Zika virus in US: 10 more cases of local transmission in Florida
More than 1,600 Zika cases have been reported in the US, but previously all cases were linked to travel to the affected areas or sexual contact with an infected person
Zika virus is spreading its tentacles in the US. As many as 10 more cases caused by locally transmitted Zika virus were reported from the state of Florida today, Governor Rick Scott said.
The governor said the US Centre for Disease Control and Prevention (CDC) has alerted all pregnant women or those who are expecting not to take any unnecessary trips to north of Miami, from where the virus had spread to other regions, Xinhua news agency reported.
Health department have begun to inspect people living in in Miami-Dade and Broward counties, officials said.
According to them, four locally spread Zika cases were reported on July 19, however, the areas were ruled out from the regions of possible local Zika transmissions.
Officials at the Florida Department of Health (DOH) said active Zika transmissions were being reported from only from the same square-mile area of Miami. Of the 10 new cases, announced on Monday, six are asymptomatic and were identified from the door-to-door community survey that DOH is conducting.
"Following today's (Monday's) announcement, I have requested that the CDC activate their Emergency Response Team to assist DOH in their investigation, research and sample collection efforts," Scott said.
"Their team will consist of public health experts whose role is to augment our response efforts to confirmed local transmissions of Zika virus," he added.

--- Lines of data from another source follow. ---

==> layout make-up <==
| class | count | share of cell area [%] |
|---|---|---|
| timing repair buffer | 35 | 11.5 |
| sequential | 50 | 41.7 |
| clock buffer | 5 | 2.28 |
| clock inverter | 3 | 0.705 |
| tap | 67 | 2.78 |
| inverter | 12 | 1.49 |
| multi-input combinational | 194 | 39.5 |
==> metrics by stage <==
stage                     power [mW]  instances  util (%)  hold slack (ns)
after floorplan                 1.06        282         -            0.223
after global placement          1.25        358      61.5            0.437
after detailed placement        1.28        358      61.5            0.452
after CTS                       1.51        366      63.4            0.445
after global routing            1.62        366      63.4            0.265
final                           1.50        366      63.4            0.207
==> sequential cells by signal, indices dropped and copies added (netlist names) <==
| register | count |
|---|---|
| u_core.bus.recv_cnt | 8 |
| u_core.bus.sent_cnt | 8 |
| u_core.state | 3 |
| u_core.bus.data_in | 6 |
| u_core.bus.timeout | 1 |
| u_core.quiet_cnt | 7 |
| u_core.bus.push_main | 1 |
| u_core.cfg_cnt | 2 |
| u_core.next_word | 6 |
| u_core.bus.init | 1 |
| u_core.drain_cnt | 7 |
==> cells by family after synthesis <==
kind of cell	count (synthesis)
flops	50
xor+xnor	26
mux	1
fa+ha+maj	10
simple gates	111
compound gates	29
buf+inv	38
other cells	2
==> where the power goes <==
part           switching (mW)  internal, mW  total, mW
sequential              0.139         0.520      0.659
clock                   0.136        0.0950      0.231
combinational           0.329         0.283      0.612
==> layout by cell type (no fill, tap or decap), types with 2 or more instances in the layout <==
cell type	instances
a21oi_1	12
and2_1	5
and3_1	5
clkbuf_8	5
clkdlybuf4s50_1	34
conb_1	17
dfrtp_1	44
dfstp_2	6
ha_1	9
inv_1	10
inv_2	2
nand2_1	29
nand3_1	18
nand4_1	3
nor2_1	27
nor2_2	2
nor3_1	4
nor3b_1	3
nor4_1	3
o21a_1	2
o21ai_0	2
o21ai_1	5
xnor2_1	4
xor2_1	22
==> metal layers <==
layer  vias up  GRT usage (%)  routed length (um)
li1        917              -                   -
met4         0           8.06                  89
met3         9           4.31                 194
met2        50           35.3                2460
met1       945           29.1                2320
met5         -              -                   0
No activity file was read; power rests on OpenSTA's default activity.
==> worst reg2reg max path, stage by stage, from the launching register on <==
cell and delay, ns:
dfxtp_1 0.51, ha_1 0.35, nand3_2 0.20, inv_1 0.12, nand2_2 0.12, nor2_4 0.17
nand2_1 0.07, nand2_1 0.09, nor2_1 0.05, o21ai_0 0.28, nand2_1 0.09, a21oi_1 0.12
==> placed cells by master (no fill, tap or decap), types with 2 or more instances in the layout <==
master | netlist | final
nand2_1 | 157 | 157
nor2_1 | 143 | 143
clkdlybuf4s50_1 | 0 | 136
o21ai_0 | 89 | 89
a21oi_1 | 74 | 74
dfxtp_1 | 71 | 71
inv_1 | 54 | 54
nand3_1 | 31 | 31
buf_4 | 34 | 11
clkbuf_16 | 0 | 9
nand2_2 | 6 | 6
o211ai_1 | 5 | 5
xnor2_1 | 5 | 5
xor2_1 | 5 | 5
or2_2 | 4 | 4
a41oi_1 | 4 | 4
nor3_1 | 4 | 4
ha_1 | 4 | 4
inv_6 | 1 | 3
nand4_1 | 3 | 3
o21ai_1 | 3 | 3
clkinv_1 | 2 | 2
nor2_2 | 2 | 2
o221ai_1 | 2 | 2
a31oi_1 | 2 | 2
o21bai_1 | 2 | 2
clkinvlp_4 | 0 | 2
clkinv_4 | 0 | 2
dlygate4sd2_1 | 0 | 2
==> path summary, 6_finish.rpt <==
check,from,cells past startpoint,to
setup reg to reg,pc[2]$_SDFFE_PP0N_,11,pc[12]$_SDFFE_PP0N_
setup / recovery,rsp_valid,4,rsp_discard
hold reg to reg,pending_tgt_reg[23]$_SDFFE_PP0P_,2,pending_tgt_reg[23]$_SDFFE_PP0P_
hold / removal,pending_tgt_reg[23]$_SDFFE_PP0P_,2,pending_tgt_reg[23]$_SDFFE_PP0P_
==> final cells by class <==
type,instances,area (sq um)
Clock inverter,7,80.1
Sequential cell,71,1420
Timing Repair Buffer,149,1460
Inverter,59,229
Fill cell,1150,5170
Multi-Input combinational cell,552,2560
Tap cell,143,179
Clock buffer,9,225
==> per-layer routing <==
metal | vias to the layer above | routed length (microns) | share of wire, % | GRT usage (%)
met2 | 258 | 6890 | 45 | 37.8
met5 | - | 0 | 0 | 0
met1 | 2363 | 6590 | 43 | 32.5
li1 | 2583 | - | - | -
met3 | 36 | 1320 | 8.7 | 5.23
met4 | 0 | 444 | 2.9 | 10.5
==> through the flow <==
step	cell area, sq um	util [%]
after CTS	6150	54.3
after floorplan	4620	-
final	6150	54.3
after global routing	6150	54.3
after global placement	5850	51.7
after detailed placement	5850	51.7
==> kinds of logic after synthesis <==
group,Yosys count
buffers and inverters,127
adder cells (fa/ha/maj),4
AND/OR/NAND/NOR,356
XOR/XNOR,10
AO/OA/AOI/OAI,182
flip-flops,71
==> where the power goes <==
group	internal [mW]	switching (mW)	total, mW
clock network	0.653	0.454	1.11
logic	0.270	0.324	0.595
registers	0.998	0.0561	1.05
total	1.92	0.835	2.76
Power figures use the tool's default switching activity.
$ cat config.mk
export PLATFORM = sky130hd
export DESIGN_NAME = oversampling_edge_period_meter
export DESIGN_NICKNAME = d
export VERILOG_FILES = /design/src/rtl/theremin_sensor_pkg.sv /design/src/rtl/oversampling_edge_timestamper.sv /design/src/rtl/oversampling_edge_period_meter.sv
export SDC_FILE = /design/constraint.sdc
export NUM_CORES = 1
export LEC_CHECK = 0
export ABC_AREA = 1
export CAP_MARGIN = 20
export CORE_ASPECT_RATIO = 0.8
export CORE_MARGIN = 4
export CORE_UTILIZATION = 57
export DETAILED_ROUTE_END_ITERATION = 10
export PLACE_DENSITY_LB_ADDON = 0.2
export SLEW_MARGIN = 20
export SYNTH_ARGS = -nofsm -noshare
export SYNTH_HDL_FRONTEND = slang
export SYNTH_SLANG_ARGS = --single-unit
$ cat constraint.sdc
create_clock -name CLK_PARALLEL -period 3 [get_ports CLK_PARALLEL]
set_clock_uncertainty 0.2 [all_clocks]
set_input_delay 0.9 -clock CLK_PARALLEL [delete_from_list [all_inputs] [get_ports CLK_PARALLEL]]
set_output_delay 0.9 -clock CLK_PARALLEL [all_outputs]
set_load 0.01 [all_outputs]
[src/rtl/sram_arb_ctrl.sv]
// sram_arb_ctrl: two-port arbiter/sequencer for a single-port SRAM; SRAM_ARB_FIXED_PRIO_EN selects fixed port-0 priority instead of round-robin
module sram_arb_ctrl #(
  parameter int ADDR_W = 16,
  parameter int DATA_W = 8
) (
  input  logic              clk,
  input  logic              rst_n,
  input  logic              req0,
  input  logic              req1,
  input  logic              we0,
  input  logic              we1,
  input  logic [ADDR_W-1:0] addr0,
  input  logic [ADDR_W-1:0] addr1,
  input  logic [DATA_W-1:0] wdata0,
  input  logic [DATA_W-1:0] wdata1,
  output logic              gnt0,
  output logic              gnt1,
  output logic              rvalid0,
  output logic              rvalid1,
  output logic [DATA_W-1:0] rdata,
  output logic              busy,
  output logic [ADDR_W-1:0] sram_addr,
  output logic              sram_we,
  output logic [DATA_W-1:0] sram_din,
  input  logic [DATA_W-1:0] sram_dout
);
  localparam logic [0:0] IDLE   = 1'b0;
  localparam logic [0:0] ACCESS = 1'b1;
  logic [0:0]        state_q, state_d;
  logic [1:0]        gnt_q, gnt_d, rvalid_q, rvalid_d;
  logic [DATA_W-1:0] rdata_q, rdata_d, din_q, din_d;
  logic [ADDR_W-1:0] addr_q, addr_d;
  logic              we_q, we_d, busy_q, busy_d, port_q, port_d, win;
`ifndef SRAM_ARB_FIXED_PRIO_EN
  logic              last_q, last_d;
`endif
  assign gnt0      = gnt_q[0];
  assign gnt1      = gnt_q[1];
  assign rvalid0   = rvalid_q[0];
  assign rvalid1   = rvalid_q[1];
  assign rdata     = rdata_q;
  assign busy      = busy_q;
  assign sram_addr = addr_q;
  assign sram_we   = we_q;
  assign sram_din  = din_q;
  // winner among the current requesters (only meaningful when one requests)
  always_comb begin
`ifdef SRAM_ARB_FIXED_PRIO_EN
    win = !req0;
`else
    win = (req0 && req1) ? !last_q : req1;
`endif
  end
  // IDLE latches the winner's command; ACCESS closes it and returns read data
  always_comb begin
    state_d  = state_q;
    gnt_d    = 2'b00;
    rvalid_d = 2'b00;
    rdata_d  = rdata_q;
    addr_d   = addr_q;
    din_d    = din_q;
    we_d     = 1'b0;
    busy_d   = 1'b0;
    port_d   = port_q;
`ifndef SRAM_ARB_FIXED_PRIO_EN
    last_d   = last_q;
`endif
    if (state_q == IDLE) begin
      if (req0 || req1) begin
        state_d = ACCESS;
        gnt_d   = win ? 2'b10 : 2'b01;
        busy_d  = 1'b1;
        port_d  = win;
        we_d    = win ? we1 : we0;
        addr_d  = win ? addr1 : addr0;
        din_d   = win ? wdata1 : wdata0;
`ifndef SRAM_ARB_FIXED_PRIO_EN
        last_d  = win;
`endif
      end
    end else begin
      state_d = IDLE;
      if (!we_q) begin
        rdata_d  = sram_dout;
        rvalid_d = port_q ? 2'b10 : 2'b01;
      end
    end
  end
  // state and registered outputs; reset leaves the last-grant pointer on port 1
  always_ff @(posedge clk) begin
    if (!rst_n) begin
      state_q  <= IDLE;
      gnt_q    <= 2'b00;
      rvalid_q <= 2'b00;
      rdata_q  <= '0;
      addr_q   <= '0;
      din_q    <= '0;
      we_q     <= 1'b0;
      busy_q   <= 1'b0;
      port_q   <= 1'b0;
`ifndef SRAM_ARB_FIXED_PRIO_EN
      last_q   <= 1'b1;
`endif
    end else begin
      state_q  <= state_d;
      gnt_q    <= gnt_d;
      rvalid_q <= rvalid_d;
      rdata_q  <= rdata_d;
      addr_q   <= addr_d;
      din_q    <= din_d;
      we_q     <= we_d;
      busy_q   <= busy_d;
      port_q   <= port_d;
`ifndef SRAM_ARB_FIXED_PRIO_EN
      last_q   <= last_d;
`endif
    end
  end
endmodule
--- src/rtl/serial_subtractor.sv ---
// Bit-serial WIDTH-bit subtractor, LSB first, start/busy/done handshake.
// Ports: clock, reset (sync, high), start, inA, inB in;
//        busy, done, diff, borrowOut out; overflow out with
//        SERIAL_SUB_OVERFLOW_EN (signed overflow of the last result).
module serial_subtractor
  import serial_sub_pkg::*;
#(
  parameter int WIDTH = DEFAULT_WIDTH
) (
  input  logic             clock,
  input  logic             reset,
  input  logic             start,
  input  logic [WIDTH-1:0] inA,
  input  logic [WIDTH-1:0] inB,
  output logic             busy,
  output logic             done,
  output logic [WIDTH-1:0] diff,
  output logic             borrowOut
`ifdef SERIAL_SUB_OVERFLOW_EN
  ,
  output logic             overflow
`endif
);

  localparam int CW = $clog2(WIDTH + 1);

  state_t state;
  state_t state_n;

  logic [WIDTH-1:0] a_sr;
  logic [WIDTH-1:0] b_sr;
  // Holds the low WIDTH-1 result bits; the MSB comes straight
  // from the cell on the final cycle.
  logic [WIDTH-2:0] r_sr;
  logic [WIDTH-1:0] r_nxt;
  logic             borrow;
  logic [CW-1:0]    cnt;

  logic d;
  logic bout;
  logic last;
  logic load;
  logic step;
  logic fin;
  logic busy_n;
  logic done_n;

  full_subtractor_cell u_cell (
    .a    (a_sr[0]),
    .b    (b_sr[0]),
    .bin  (borrow),
    .d    (d),
    .bout (bout)
  );

  assign last  = (cnt == CW'(WIDTH - 1));
  assign r_nxt = {d, r_sr};

  always_ff @(posedge clock) begin
    if (reset) begin
      state <= IDLE;
    end else begin
      state <= state_n;
    end
  end

  always_comb begin
    state_n = state;
    busy_n  = 1'b0;
    done_n  = 1'b0;
    load    = 1'b0;
    step    = 1'b0;
    fin     = 1'b0;
    unique case (state)
      IDLE: begin
        if (start) begin
          load    = 1'b1;
          busy_n  = 1'b1;
          state_n = RUN;
        end
      end
      RUN: begin
        step = 1'b1;
        if (last) begin
          fin     = 1'b1;
          done_n  = 1'b1;
          state_n = DONE;
        end else begin
          busy_n = 1'b1;
        end
      end
      DONE: begin
        // A start here restarts immediately, no idle bubble.
        if (start) begin
          load    = 1'b1;
          busy_n  = 1'b1;
          state_n = RUN;
        end else begin
          state_n = IDLE;
        end
      end
      default: begin
        state_n = IDLE;
      end
    endcase
  end

  always_ff @(posedge clock) begin
    if (reset) begin
      busy <= 1'b0;
      done <= 1'b0;
    end else begin
      busy <= busy_n;
      done <= done_n;
    end
  end

  always_ff @(posedge clock) begin
    if (reset) begin
      a_sr   <= '0;
      b_sr   <= '0;
      r_sr   <= '0;
      borrow <= 1'b0;
      cnt    <= '0;
    end else if (load) begin
      a_sr   <= inA;
      b_sr   <= inB;
      r_sr   <= '0;
      borrow <= 1'b0;
      cnt    <= '0;
    end else if (step) begin
      a_sr   <= a_sr >> 1;
      b_sr   <= b_sr >> 1;
      r_sr   <= r_nxt[WIDTH-1:1];
      borrow <= bout;
      cnt    <= cnt + CW'(1);
    end
  end

  always_ff @(posedge clock) begin
    if (reset) begin
      diff      <= '0;
      borrowOut <= 1'b0;
    end else if (fin) begin
      diff      <= r_nxt;
      borrowOut <= bout;
    end
  end

`ifdef SERIAL_SUB_OVERFLOW_EN
  // On the final cycle the shift regs expose the operand MSBs
  // and the cell output is the result MSB.
  always_ff @(posedge clock) begin
    if (reset) begin
      overflow <= 1'b0;
    end else if (fin) begin
      overflow <= (a_sr[0] ^ b_sr[0]) & (d ^ a_sr[0]);
    end
  end
`endif

endmodule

Florida would try to continue to keep residents and visitors safe utilising constant surveillance and aggressive strategies, such as increased mosquito spraying, that has allowed the state to fight similar viruses.
"While I encourage all residents and visitors to continue to use precaution by draining standing water and wearing bug spray, Florida remains safe and open for business," he said.
"This year, we have already welcomed a record 30 million tourists and we look forward to welcoming more visitors to Florida this summer."
So far, the DOH has conducted testing for Zika virus for more than 2,300 people statewide and more than 200 individuals in Miami-Dade and Broward counties who live or work near the four individuals that have already been confirmed with likely mosquito-borne transmissions, Xinhua news agency reported.
Of the 14 individuals identified, two are women and 12 are men. More than 1,600 Zika cases have been reported in the US, but previously all cases had been linked to travel to the affected areas or sexual contact with an infected person.
Most people infected with Zika won't have symptoms, but for those who do, the illness is usually mild. However, Zika infection during pregnancy can cause a serious birth defect of the brain called microcephaly and other severe fetal birth defects.